Achieving high formation rate of C4+ olefins through ethanol upgrading over ZnO/TiO2 catalyst without external hydrogen supply
Abstract
To efficiently convert ethanol into C4+ olefins without an external hydrogen supply, this study designed an anatase-supported zinc oxide catalyst (ZnO/TiO2-A). Combining characterizations with kinetics measurements, we infer that the highly dispersed Zn-O-Ti sites efficiently promote ethanol dehydrogenation to acetaldehyde, which is identified as the rate-limiting step. Concurrently, Ti-O sites with strong C-C coupling ability convert acetaldehyde into high-carbon enal intermediates, which subsequently undergo hydrogenation and dehydration to yield C4+ olefins with a high formation rate of 43.96 mmolC-atom·gcat.-1·h-1, outperforming most reported catalysts in the literature.
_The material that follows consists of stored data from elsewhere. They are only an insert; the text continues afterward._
File: config.mk
export PLATFORM = sky130hd
export DESIGN_NAME = serial_link
export DESIGN_NICKNAME = d
export VERILOG_FILES = /design/src/rtl/slk_pkg.sv /design/src/rtl/slk_tick.sv /design/src/rtl/slk_tx.sv /design/src/rtl/slk_rxbuf.sv /design/src/rtl/slk_rx.sv /design/src/rtl/serial_link.sv
export SDC_FILE = /design/constraint.sdc
export NUM_CORES = 1
export LEC_CHECK = 0
export ABC_AREA = 1
export BUFFER_PORTS_ARGS = -buffer_cell sky130_fd_sc_hd__buf_4
export CAP_MARGIN = 20
export CORE_MARGIN = 2
export CORE_UTILIZATION = 51
export CTS_CLUSTER_DIAMETER = 80
export CTS_CLUSTER_SIZE = 12
export DETAILED_ROUTE_END_ITERATION = 10
export MAX_ROUTING_LAYER = met4
export PLACE_DENSITY = 0.66
export SYNTH_ARGS = -nofsm -noshare
export SYNTH_HDL_FRONTEND = slang
export SYNTH_SLANG_ARGS = --single-unit
File: constraint.sdc
create_clock -name clk -period 6.95 [get_ports clk]
set_input_delay 0 -clock clk [delete_from_list [all_inputs] [get_ports clk]]
set_output_delay 0 -clock clk [all_outputs]
set_load 0.03 [all_outputs]
File: src/rtl/slk_pkg.sv
package slk_pkg;
  localparam int OVS   = 16;
  localparam int DBITS = 8;
  typedef enum logic [1:0] {RX_IDLE, RX_START, RX_BITS} rx_state_t;
endpackage

File: src/rtl/slk_tick.sv
module slk_tick #(
  parameter int DIV_W = 16
) (
  input  logic             clk,
  input  logic             rst_n,
  input  logic             en,
  input  logic             restart,
  input  logic [DIV_W-1:0] div,
  output logic             tick
);
  logic [DIV_W-1:0] cnt;

  assign tick = en && !restart && (({1'b0, cnt} + 1'b1) >= {1'b0, div});

  always_ff @(posedge clk) begin
    if (!rst_n || restart || !en) cnt <= '0;
    else if (tick)                cnt <= '0;
    else                          cnt <= cnt + 1'b1;
  end
endmodule

File: src/rtl/slk_tx.sv
module slk_tx
  import slk_pkg::*;
#(
  parameter int DIV_W = 16
) (
  input  logic             clk,
  input  logic             rst_n,
  input  logic             en,
  input  logic             task_start,
  input  logic             task_stop,
  input  logic             parity_en,
  input  logic             flow_en,
  input  logic             cts_n,
  input  logic [DIV_W-1:0] div,
  input  logic             tx_valid,
  input  logic [7:0]       tx_data,
  output logic             tx_ready,
  output logic             ser,
  output logic             done
);
  logic        active, busy, tick, load;
  logic [10:0] sh;
  logic [3:0]  ocnt, bitn, last;

  assign last     = parity_en ? 4'd10 : 4'd9;
  assign tx_ready = en && active && !busy && (!flow_en || !cts_n);
  assign load     = tx_valid && tx_ready;
  assign done     = busy && tick && (ocnt == 4'(OVS-1)) && (bitn == last);
  assign ser      = busy ? sh[0] : 1'b1;

  slk_tick #(.DIV_W(DIV_W)) u_tick (
    .clk(clk), .rst_n(rst_n), .en(en && busy), .restart(load), .div(div), .tick(tick)
  );

  always_ff @(posedge clk) begin
    if (!rst_n || !en)  active <= 1'b0;
    else if (task_stop) active <= 1'b0;
    else if (task_start) active <= 1'b1;
  end

  always_ff @(posedge clk) begin
    if (!rst_n || !en) begin
      busy <= 1'b0; sh <= '1; ocnt <= '0; bitn <= '0;
    end else if (load) begin
      busy <= 1'b1;
      sh   <= {1'b1, (parity_en ? ^tx_data : 1'b1), tx_data, 1'b0};
      ocnt <= '0; bitn <= '0;
    end else if (busy && tick) begin
      if (ocnt == 4'(OVS-1)) begin
        ocnt <= '0;
        if (done) busy <= 1'b0;
        else begin
          sh   <= {1'b1, sh[10:1]};
          bitn <= bitn + 1'b1;
        end
      end else ocnt <= ocnt + 1'b1;
    end
  end

  a_r10_cts_gate: assert property (@(posedge clk) disable iff (!rst_n)
    (flow_en && cts_n) |-> !tx_ready);
  a_r1_done_on_stop: assert property (@(posedge clk) disable iff (!rst_n)
    done |-> ser);
  a_r8_frame_completes: assert property (@(posedge clk) disable iff (!rst_n)
    (busy && !done && en) |=> busy);
endmodule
Crucially, nuclear magnetic resonance spectroscopy analysis confirms that ethanol acts as an intrinsic hydrogen donor, supplying active hydrogen for the hydrogenation of C=C and C=O bonds in enal intermediates, thereby obviating the need for external hydrogen. This work presents a new strategy employing a non-precious metal oxide catalytic system for upgrading ethanol to high-value products.